In one embodiment, as shown in fig. 3, the above step S3 includes steps S31 to S33, wherein:

step S31: and acquiring the current learning frequency, judging whether the current learning frequency reaches the preset learning frequency, and stopping executing the steps under the condition that the current learning frequency reaches the preset learning frequency.

Step S32: under the condition that the current learning frequency does not reach the preset learning frequency, acquiring a reward and punishment data set of multiple times of deep reinforcement learning, and generating a deep reinforcement learning reward and punishment curve based on the reward and punishment data set; and judging whether the depth reinforcement learning reward and punishment curve is converged, and stopping executing the steps under the condition that the depth reinforcement learning reward and punishment curve is converged.

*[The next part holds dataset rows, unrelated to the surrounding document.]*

Background: an optimization exercise with open tools, aiming at small area. Do not read the settings as production practice. The RTL was checked by simulation tests, not by an equivalence proof against the original design.

--- flow/design.v ---
module pe_fa (
    input  logic a, b, ci,
    output logic s, co
);
    assign s  = a ^ b ^ ci;
    assign co = (a & b) | (ci & (a ^ b));
endmodule
module pe_ha (
    input  logic a, b,
    output logic s, co
);
    assign s  = a ^ b;
    assign co = a & b;
endmodule
module pe_pfx (
    input  logic [31:18] acc,
    output logic [31:18] p1, p0
);
    assign p1[18] = 1'b1;
    assign p0[18] = 1'b1;
    generate
        for (genvar i = 19; i < 32; i++) begin : gen_pfx
            assign p1[i] = p1[i-1] & acc[i-1];
            assign p0[i] = p0[i-1] & ~acc[i-1];
        end
    endgenerate
endmodule
This is an optimization exercise on Yosys and OpenROAD, whose aim is small area, not a production implementation. In this exercise RTL edits were held to simulation tests only and were not proved equivalent to the original. Power is estimated from default activity; no workload was simulated. The clock port is modelled as an ideal driver; clocking choices that lean on that would not hold on a real chip.

==> flow/design.v <==
module apb_ring6 (
  input             clk,
  input             wea,
  input             web,
  input      [31:0] wdata,      
  input      [31:0] wdata_n,    
  output     [31:0] porta,      
  output     [31:0] portb       
);
  reg [31:0] s0, s1, s2, s3, s4, s5;
  wire [31:0] s0_d = wea ? wdata : ~s5;
  assign porta = s0_d;
  assign portb = s2;
  always @(posedge clk) begin
    s0 <= s0_d;
    s1 <= s0;
    s2 <= s1;
    s3 <= web ? wdata_n : ~s2;
    s4 <= s3;
    s5 <= s4;
  end
endmodule
module apb_ring2 (
  input             clk,
  input             we,
  input      [31:0] wdata,
  output     [31:0] port
);
  reg [31:0] s0, s1;
  assign port = s1;
  always @(posedge clk) begin
    s0 <= we ? wdata : s1;
    s1 <= s0;
  end
endmodule
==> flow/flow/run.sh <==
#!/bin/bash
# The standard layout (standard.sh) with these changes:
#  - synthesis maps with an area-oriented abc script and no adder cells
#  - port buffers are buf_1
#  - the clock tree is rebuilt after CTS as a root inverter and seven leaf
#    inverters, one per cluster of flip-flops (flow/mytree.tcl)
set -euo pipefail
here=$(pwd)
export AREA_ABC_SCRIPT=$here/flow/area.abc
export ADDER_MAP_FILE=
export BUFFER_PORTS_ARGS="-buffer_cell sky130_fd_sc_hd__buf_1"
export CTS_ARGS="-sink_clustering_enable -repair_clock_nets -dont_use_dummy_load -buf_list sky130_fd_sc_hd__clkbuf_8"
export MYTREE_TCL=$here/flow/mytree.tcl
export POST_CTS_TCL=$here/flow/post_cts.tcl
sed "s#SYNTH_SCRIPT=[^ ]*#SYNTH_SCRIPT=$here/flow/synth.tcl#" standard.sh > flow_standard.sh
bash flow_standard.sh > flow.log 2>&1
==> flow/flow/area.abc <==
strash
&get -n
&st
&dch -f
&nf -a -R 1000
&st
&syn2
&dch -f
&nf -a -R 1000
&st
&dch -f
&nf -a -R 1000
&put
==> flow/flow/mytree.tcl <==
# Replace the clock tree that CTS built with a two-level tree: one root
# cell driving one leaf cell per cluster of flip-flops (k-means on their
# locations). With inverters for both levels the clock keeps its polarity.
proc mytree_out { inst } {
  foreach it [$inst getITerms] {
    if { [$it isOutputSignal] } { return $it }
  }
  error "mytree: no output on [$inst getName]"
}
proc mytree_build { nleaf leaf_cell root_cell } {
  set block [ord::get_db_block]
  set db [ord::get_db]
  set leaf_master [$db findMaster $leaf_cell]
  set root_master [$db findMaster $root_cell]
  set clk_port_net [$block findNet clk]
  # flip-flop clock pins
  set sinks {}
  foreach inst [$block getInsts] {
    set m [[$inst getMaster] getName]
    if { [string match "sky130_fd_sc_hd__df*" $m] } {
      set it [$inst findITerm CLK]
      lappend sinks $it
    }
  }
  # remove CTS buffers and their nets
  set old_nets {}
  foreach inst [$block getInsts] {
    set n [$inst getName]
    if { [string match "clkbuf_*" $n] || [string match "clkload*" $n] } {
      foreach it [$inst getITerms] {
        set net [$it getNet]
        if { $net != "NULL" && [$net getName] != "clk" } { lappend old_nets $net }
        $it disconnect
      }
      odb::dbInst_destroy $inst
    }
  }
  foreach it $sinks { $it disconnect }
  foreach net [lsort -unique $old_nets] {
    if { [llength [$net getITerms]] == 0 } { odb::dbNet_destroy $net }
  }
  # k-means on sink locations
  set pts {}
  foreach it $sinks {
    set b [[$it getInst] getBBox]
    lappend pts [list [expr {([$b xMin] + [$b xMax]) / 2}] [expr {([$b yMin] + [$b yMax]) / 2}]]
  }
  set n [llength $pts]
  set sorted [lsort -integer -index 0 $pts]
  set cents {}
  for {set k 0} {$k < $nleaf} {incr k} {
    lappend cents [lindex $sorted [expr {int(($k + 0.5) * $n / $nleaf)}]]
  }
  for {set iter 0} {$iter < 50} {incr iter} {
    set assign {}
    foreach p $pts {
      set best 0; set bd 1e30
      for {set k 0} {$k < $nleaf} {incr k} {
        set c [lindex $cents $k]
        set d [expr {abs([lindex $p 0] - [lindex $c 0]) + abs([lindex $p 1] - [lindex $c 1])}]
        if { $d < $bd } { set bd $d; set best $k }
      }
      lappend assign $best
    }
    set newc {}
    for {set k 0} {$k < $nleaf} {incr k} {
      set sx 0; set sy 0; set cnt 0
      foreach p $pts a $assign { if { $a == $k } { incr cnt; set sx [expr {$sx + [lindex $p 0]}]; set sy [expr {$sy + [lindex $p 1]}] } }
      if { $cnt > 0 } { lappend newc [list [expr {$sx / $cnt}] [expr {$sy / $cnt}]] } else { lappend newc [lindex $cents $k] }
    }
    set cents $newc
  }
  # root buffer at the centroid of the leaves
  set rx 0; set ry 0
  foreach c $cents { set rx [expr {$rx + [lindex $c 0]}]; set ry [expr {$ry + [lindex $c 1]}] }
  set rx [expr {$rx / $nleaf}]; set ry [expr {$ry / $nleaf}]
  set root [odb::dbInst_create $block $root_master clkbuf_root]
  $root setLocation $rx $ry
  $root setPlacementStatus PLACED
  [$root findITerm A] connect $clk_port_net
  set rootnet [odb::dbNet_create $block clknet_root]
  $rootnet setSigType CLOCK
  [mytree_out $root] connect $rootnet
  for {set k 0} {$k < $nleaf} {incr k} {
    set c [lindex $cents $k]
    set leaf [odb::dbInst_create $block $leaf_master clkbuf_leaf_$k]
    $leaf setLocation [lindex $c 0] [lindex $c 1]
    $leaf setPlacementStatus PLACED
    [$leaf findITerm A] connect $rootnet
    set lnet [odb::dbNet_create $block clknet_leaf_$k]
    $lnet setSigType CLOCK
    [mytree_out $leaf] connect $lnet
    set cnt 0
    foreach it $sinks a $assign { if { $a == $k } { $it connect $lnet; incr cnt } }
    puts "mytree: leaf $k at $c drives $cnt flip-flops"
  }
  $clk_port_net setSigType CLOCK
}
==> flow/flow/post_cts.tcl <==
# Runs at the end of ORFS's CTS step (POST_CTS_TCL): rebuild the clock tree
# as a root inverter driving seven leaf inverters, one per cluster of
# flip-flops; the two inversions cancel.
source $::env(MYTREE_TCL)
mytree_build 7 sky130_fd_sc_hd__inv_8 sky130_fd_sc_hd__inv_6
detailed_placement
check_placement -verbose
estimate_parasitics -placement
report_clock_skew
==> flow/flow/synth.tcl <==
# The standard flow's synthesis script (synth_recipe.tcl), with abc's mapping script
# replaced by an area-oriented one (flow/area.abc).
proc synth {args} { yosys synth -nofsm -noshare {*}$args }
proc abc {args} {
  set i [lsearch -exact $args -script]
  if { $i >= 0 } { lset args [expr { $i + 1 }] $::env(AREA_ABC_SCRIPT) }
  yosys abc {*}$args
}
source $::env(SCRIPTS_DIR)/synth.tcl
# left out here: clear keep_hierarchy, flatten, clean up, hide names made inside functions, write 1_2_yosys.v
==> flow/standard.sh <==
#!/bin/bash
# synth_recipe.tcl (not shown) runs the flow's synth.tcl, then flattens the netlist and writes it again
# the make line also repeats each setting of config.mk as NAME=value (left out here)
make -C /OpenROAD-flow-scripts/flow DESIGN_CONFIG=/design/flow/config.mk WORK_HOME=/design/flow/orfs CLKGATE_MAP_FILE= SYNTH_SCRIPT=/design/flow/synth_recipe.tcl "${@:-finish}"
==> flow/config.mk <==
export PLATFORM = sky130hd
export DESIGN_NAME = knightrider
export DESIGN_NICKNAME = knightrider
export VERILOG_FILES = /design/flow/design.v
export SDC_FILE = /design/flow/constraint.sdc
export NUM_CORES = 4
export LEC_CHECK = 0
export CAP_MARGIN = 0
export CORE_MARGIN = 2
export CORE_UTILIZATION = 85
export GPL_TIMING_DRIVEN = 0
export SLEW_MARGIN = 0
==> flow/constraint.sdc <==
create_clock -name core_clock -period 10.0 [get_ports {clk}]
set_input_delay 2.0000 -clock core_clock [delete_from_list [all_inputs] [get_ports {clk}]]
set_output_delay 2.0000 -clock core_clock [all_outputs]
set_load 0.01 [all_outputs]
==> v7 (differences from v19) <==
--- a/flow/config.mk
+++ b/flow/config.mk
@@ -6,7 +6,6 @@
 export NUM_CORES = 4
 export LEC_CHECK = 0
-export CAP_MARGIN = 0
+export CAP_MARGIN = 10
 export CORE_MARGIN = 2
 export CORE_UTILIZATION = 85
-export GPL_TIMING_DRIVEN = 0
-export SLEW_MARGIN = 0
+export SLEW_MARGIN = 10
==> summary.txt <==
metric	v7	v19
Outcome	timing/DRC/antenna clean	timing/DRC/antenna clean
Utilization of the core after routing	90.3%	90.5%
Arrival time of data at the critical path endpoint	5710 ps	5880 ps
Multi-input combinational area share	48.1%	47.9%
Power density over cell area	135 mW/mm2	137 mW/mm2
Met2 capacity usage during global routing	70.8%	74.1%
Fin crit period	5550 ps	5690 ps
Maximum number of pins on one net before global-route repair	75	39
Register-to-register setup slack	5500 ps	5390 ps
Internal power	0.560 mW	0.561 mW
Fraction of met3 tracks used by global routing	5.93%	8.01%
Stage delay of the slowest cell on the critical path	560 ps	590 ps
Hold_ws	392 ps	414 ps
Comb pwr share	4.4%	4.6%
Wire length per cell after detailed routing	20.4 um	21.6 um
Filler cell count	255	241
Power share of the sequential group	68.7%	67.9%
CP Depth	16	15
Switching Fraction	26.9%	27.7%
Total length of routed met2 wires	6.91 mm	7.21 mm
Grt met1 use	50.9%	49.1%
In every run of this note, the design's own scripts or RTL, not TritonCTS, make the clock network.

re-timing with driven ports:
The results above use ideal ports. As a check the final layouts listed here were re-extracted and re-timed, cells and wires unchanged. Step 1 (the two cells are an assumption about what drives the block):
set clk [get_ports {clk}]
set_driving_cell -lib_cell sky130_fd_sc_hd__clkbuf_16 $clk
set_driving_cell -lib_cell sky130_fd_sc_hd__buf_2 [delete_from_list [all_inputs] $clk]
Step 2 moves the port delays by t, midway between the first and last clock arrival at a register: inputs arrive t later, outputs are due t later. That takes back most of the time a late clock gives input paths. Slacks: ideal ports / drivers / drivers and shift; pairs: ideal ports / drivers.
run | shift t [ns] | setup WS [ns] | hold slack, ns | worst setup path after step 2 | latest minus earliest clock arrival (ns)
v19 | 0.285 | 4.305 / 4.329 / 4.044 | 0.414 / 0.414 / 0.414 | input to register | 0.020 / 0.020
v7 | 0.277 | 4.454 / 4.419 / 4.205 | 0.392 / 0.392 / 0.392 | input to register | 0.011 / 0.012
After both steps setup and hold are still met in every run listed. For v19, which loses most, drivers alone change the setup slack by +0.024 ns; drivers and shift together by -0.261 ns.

It should be noted that under the condition that the reinforcement learning reward and punishment curve is in a convergence state, reward and punishment data of multiple times of deep reinforcement learning tend to a stable value, which indicates that the deep reinforcement learning network tends to a stable state, and the deep reinforcement learning can be ended.

Step S33: and under the condition that the depth reinforcement learning award-punishment curve is not converged, the steps are repeatedly executed until the current learning frequency reaches the preset learning frequency or the depth reinforcement learning award-punishment curve is converged.

Through the steps S31 to S33, when the reinforcement learning reward and punishment curve is in the convergence state, reward and punishment data of the multiple times of deep reinforcement learning tend to a stable value, which indicates that the deep reinforcement learning network tends to a stable state at this time, so that it can be known that the current deep reinforcement learning network has a better network performance, and thus the deep reinforcement learning can be stopped. According to the method, the current training process of the deep reinforcement learning network can be observed very intuitively by obtaining the reinforcement learning reward and punishment curve, and the fact that the deep reinforcement learning network has excellent network performance can be determined under the condition that the reinforcement learning reward and punishment curve is converged, so that deep reinforcement learning can be stopped, and the target deep reinforcement learning network with excellent performance is obtained.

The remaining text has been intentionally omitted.